<file path="src/include/dld_consts.svh">
// Constants for the dual latch and segment decoder block
`ifndef DLD_CONSTS_SVH
`define DLD_CONSTS_SVH

`define DLD_CODE_W 14
`define DLD_CHANNELS 2
`define DLD_UPPER_SRC 31
`define DLD_MID_SRC 15
`define DLD_LOW_BITS 5
`define DLD_SW_W 51
`define DLD_SW_MID_LSB 5
`define DLD_SW_UP_LSB 20
`define DLD_CODE_UP_LSB 9
`define DLD_CODE_MID_LSB 5
`define DLD_RESET_CODE 14'h0000
`define DLD_FIFO_DEPTH 16
`define DLD_FIFO_W 15
`define DLD_SEL_BIT 14
`define DLD_MAX_RATE_MSPS 125
`define DLD_REF_CLK_MHZ 40

`define DLD_OFF_CTRL 4'h0
`define DLD_OFF_STATUS 4'h4
`define DLD_OFF_CODE1 4'h8
`define DLD_OFF_CODE2 4'hC

`define DLD_CTRL_SLEEP_BIT 0
`define DLD_CTRL_FLUSH_BIT 1
`define DLD_STAT_DUAL_BIT 0
`define DLD_STAT_GAIN_BIT 1
`define DLD_STAT_SLEEP_BIT 2
`define DLD_STAT_PEND_LSB 3
`define DLD_STAT_LEVEL_LSB 8
`define DLD_WB_ZERO 32'h0000_0000

`endif

</file>
<file path="src/include/dld_pkg.sv">
// Types shared by the dual latch and segment decoder block
`default_nettype none
`include "dld_consts.svh"

package dld_pkg;
  typedef logic [`DLD_CODE_W-1:0] dld_code_t;
  typedef logic [`DLD_SW_W-1:0] dld_switch_t;
  typedef enum logic {DLD_MODE_INTERLEAVED, DLD_MODE_DUAL} dld_mode_t;
endpackage

`default_nettype wire

</file>
<file path="src/include/dld_stream_if.sv">
// Valid/ready word stream between the port logic and the FIFO
`timescale 1ns/100ps
`default_nettype none

interface dld_stream_if #(parameter int W = 15);
  logic valid;
  logic ready;
  logic [W-1:0] data;
  modport src (output valid, output data, input ready);
  modport snk (input valid, input data, output ready);
endinterface

`default_nettype wire

</file>
<file path="src/design/dld_fifo.sv">
// Word FIFO with valid/ready on both sides
`timescale 1ns/100ps
`default_nettype none

module dld_fifo #(
  parameter int W = 15,
  parameter int DEPTH = 16
) (
  input wire logic ref_clk,
  input wire logic resetn,
  input wire logic flush,
  dld_stream_if.snk in_s,
  dld_stream_if.src out_s,
  output logic [$clog2(DEPTH):0] level
);
  localparam int AW = $clog2(DEPTH);
  logic [W-1:0] mem_q [DEPTH];
  logic [AW:0] wr_q;
  logic [AW:0] rd_q;
  logic push;
  logic pop;

  assign level = wr_q - rd_q;
  assign in_s.ready = level != (AW+1)'(DEPTH);
  assign out_s.valid = level != '0;
  assign out_s.data = mem_q[rd_q[AW-1:0]];
  assign push = in_s.valid & in_s.ready;
  assign pop = out_s.valid & out_s.ready;

  always_ff @(posedge ref_clk or negedge resetn)
  begin
    if (!resetn)
    begin
      wr_q <= '0;
      rd_q <= '0;
    end
    else if (flush)
    begin
      wr_q <= '0;
      rd_q <= '0;
    end
    else
    begin
      if (push)
        wr_q <= wr_q + 1'b1;
      if (pop)
        rd_q <= rd_q + 1'b1;
    end
  end

  // Storage needs no reset; level guards every read
  always_ff @(posedge ref_clk)
  begin
    if (push && !flush)
      mem_q[wr_q[AW-1:0]] <= in_s.data;
  end
endmodule

`default_nettype wire

</file>
<file path="src/design/dld_latch_decoder.sv">
// Dual converter input latches, interleave demux and segment decoders
`timescale 1ns/100ps
`default_nettype none
`include "dld_consts.svh"

module dld_latch_decoder
  import dld_pkg::*;
(
  input wire logic ref_clk,
  input wire logic resetn,
  input wire logic [`DLD_CODE_W-1:0] first_data_port,
  input wire logic [`DLD_CODE_W-1:0] second_data_port,
  input wire logic first_write_strobe,
  input wire logic first_update_clock,
  input wire logic second_update_clock,
  input wire logic second_write_strobe,
  input wire logic port_mode_select,
  input wire logic power_down,
  input wire logic gain_mode_select,
  input wire logic wb_cyc_i,
  input wire logic wb_stb_i,
  input wire logic wb_we_i,
  input wire logic [3:0] wb_adr_i,
  input wire logic [3:0] wb_sel_i,
  input wire logic [31:0] wb_dat_i,
  output logic [31:0] wb_dat_o,
  output logic wb_ack_o,
  output logic interleaved_ready,
  output logic powered_down,
  output logic shared_gain_mode,
  output logic [`DLD_SW_W-1:0] first_true_switch,
  output logic [`DLD_SW_W-1:0] first_comp_switch,
  output logic [`DLD_SW_W-1:0] second_true_switch,
  output logic [`DLD_SW_W-1:0] second_comp_switch
);
  localparam int LW = $clog2(`DLD_FIFO_DEPTH) + 1;

  // Segment decode of one straight binary code
  function automatic dld_switch_t dld_decode(input dld_code_t c);
    dld_switch_t s;
    s = '0;
    for (int i = 0; i < `DLD_UPPER_SRC; i++)
      s[`DLD_SW_UP_LSB + i] = i < int'(c[`DLD_CODE_W-1:`DLD_CODE_UP_LSB]);
    for (int i = 0; i < `DLD_MID_SRC; i++)
      s[`DLD_SW_MID_LSB + i] = i < int'(c[`DLD_CODE_UP_LSB-1:`DLD_CODE_MID_LSB]);
    s[`DLD_LOW_BITS-1:0] = c[`DLD_LOW_BITS-1:0];
    return s;
  endfunction

  logic [3:0] pins;
  logic [3:0] pins_q;
  logic [3:0] rise;
  dld_mode_t mode_q;
  logic gain_q;
  logic sleep_q;
  logic ctrl_sleep_q;
  logic ctrl_flush_q;
  logic asleep;
  logic dual;
  logic ileave;
  logic iq_reset;
  logic iq_sel;
  logic iq_load;
  logic both_pending;
  logic fifo_flush;
  logic [LW-1:0] fifo_level;
  logic wb_req;
  logic ack_q;
  logic ctrl_wr;
  logic [31:0] rdat_q;
  logic [31:0] rd_mux;
  dld_code_t in_latch_q [`DLD_CHANNELS];
  dld_code_t stage_q [`DLD_CHANNELS];
  dld_code_t code_q [`DLD_CHANNELS];
  logic pending_q [`DLD_CHANNELS];
  dld_switch_t true_q [`DLD_CHANNELS];
  dld_switch_t comp_q [`DLD_CHANNELS];

  dld_stream_if #(.W(`DLD_FIFO_W)) push_s ();
  dld_stream_if #(.W(`DLD_FIFO_W)) pop_s ();

  // Control pins in pin order; their meaning depends on mode
  assign pins = {second_write_strobe, second_update_clock, first_update_clock,
                 first_write_strobe};
  assign rise = pins & ~pins_q;
  assign dual = mode_q == DLD_MODE_DUAL;
  assign ileave = mode_q == DLD_MODE_INTERLEAVED;
  assign iq_reset = ileave & pins[2];
  assign iq_sel = pins[3];
  assign asleep = sleep_q | ctrl_sleep_q;
  assign both_pending = pending_q[0] & pending_q[1];
  assign iq_load = ileave & rise[1] & both_pending & ~iq_reset;

  always_ff @(posedge ref_clk or negedge resetn)
  begin
    if (!resetn)
      pins_q <= 4'h0;
    else
      pins_q <= pins;
  end

  // Static pins are sampled each cycle, not latched
  always_ff @(posedge ref_clk or negedge resetn)
  begin
    if (!resetn)
    begin
      mode_q <= DLD_MODE_DUAL;
      gain_q <= 1'b0;
      sleep_q <= 1'b0;
    end
    else
    begin
      mode_q <= dld_mode_t'(port_mode_select);
      gain_q <= gain_mode_select;
      sleep_q <= power_down;
    end
  end

  assign shared_gain_mode = gain_q;
  assign powered_down = asleep;

  // Interleaved words queue with their channel select bit
  assign push_s.valid = ileave & rise[0] & ~asleep & ~iq_reset;
  assign push_s.data = {iq_sel, first_data_port};
  assign interleaved_ready = ileave & push_s.ready;
  assign pop_s.ready = ileave & ~iq_reset & ~pending_q[pop_s.data[`DLD_SEL_BIT]];
  // Flushing in dual mode keeps stale words from leaking into a later switch
  assign fifo_flush = dual | iq_reset | ctrl_flush_q;

  dld_fifo #(.W(`DLD_FIFO_W), .DEPTH(`DLD_FIFO_DEPTH)) u_fifo (
    .ref_clk(ref_clk),
    .resetn(resetn),
    .flush(fifo_flush),
    .in_s(push_s),
    .out_s(pop_s),
    .level(fifo_level)
  );

  for (genvar ch = 0; ch < `DLD_CHANNELS; ch++)
  begin : g_chan
    logic wr_rise;
    logic upd_rise;
    logic take;
    dld_code_t port_data;

    assign wr_rise = (ch == 0) ? rise[0] : rise[3];
    assign upd_rise = (ch == 0) ? rise[1] : rise[2];
    assign port_data = (ch == 0) ? first_data_port : second_data_port;
    assign take = pop_s.valid & pop_s.ready & (pop_s.data[`DLD_SEL_BIT] == 1'(ch));

    // Input latch of the double buffer
    always_ff @(posedge ref_clk or negedge resetn)
    begin
      if (!resetn)
        in_latch_q[ch] <= `DLD_RESET_CODE;
      else if (dual && wr_rise)
        in_latch_q[ch] <= port_data;
    end

    // Demux staging; a newly taken word wins over a clear
    always_ff @(posedge ref_clk or negedge resetn)
    begin
      if (!resetn)
      begin
        stage_q[ch] <= `DLD_RESET_CODE;
        pending_q[ch] <= 1'b0;
      end
      else
      begin
        if (take)
          stage_q[ch] <= pop_s.data[`DLD_CODE_W-1:0];
        pending_q[ch] <= take | (pending_q[ch] & ~(iq_load | iq_reset | dual));
      end
    end

    // Converter latch; held while asleep so output stays put
    always_ff @(posedge ref_clk or negedge resetn)
    begin
      if (!resetn)
        code_q[ch] <= `DLD_RESET_CODE;
      else if (!asleep)
      begin
        if (dual && upd_rise)
          code_q[ch] <= in_latch_q[ch];
        else if (iq_load)
          code_q[ch] <= stage_q[ch];
      end
    end

    // Complementary pair from one decode so neither output is ever skipped
    always_ff @(posedge ref_clk or negedge resetn)
    begin
      if (!resetn)
      begin
        true_q[ch] <= '0;
        comp_q[ch] <= '1;
      end
      else
      begin
        true_q[ch] <= dld_decode(code_q[ch]);
        comp_q[ch] <= ~dld_decode(code_q[ch]);
      end
    end
  end

  assign first_true_switch = true_q[0];
  assign first_comp_switch = comp_q[0];
  assign second_true_switch = true_q[1];
  assign second_comp_switch = comp_q[1];

  // Wishbone slave: one wait state, unmapped offsets read zero
  assign wb_req = wb_cyc_i & wb_stb_i;
  assign ctrl_wr = wb_req & ack_q & wb_we_i & (wb_adr_i == `DLD_OFF_CTRL) & wb_sel_i[0];

  always_ff @(posedge ref_clk or negedge resetn)
  begin
    if (!resetn)
      ack_q <= 1'b0;
    else
      ack_q <= wb_req & ~ack_q;
  end

  always_ff @(posedge ref_clk or negedge resetn)
  begin
    if (!resetn)
    begin
      ctrl_sleep_q <= 1'b0;
      ctrl_flush_q <= 1'b0;
    end
    else
    begin
      if (ctrl_wr)
        ctrl_sleep_q <= wb_dat_i[`DLD_CTRL_SLEEP_BIT];
      ctrl_flush_q <= ctrl_wr & wb_dat_i[`DLD_CTRL_FLUSH_BIT];
    end
  end

  always_comb
  begin
    rd_mux = `DLD_WB_ZERO;
    unique case (wb_adr_i)
      `DLD_OFF_CTRL:
        rd_mux[`DLD_CTRL_SLEEP_BIT] = ctrl_sleep_q;
      `DLD_OFF_STATUS:
      begin
        rd_mux[`DLD_STAT_DUAL_BIT] = dual;
        rd_mux[`DLD_STAT_GAIN_BIT] = gain_q;
        rd_mux[`DLD_STAT_SLEEP_BIT] = asleep;
        rd_mux[`DLD_STAT_PEND_LSB] = pending_q[0];
        rd_mux[`DLD_STAT_PEND_LSB + 1] = pending_q[1];
        rd_mux[`DLD_STAT_LEVEL_LSB +: LW] = fifo_level;
      end
      `DLD_OFF_CODE1:
        rd_mux[`DLD_CODE_W-1:0] = code_q[0];
      `DLD_OFF_CODE2:
        rd_mux[`DLD_CODE_W-1:0] = code_q[1];
      default:
        rd_mux = `DLD_WB_ZERO;
    endcase
  end

  always_ff @(posedge ref_clk or negedge resetn)
  begin
    if (!resetn)
      rdat_q <= `DLD_WB_ZERO;
    else if (wb_req && !ack_q)
      rdat_q <= rd_mux;
  end

  assign wb_dat_o = rdat_q;
  assign wb_ack_o = ack_q;
endmodule

`default_nettype wire

</file>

______

The lines holding the string "localparam" are what is needed from the material above.

# [Solution for this exercise]
  localparam int AW = $clog2(DEPTH);
  localparam int LW = $clog2(`DLD_FIFO_DEPTH) + 1;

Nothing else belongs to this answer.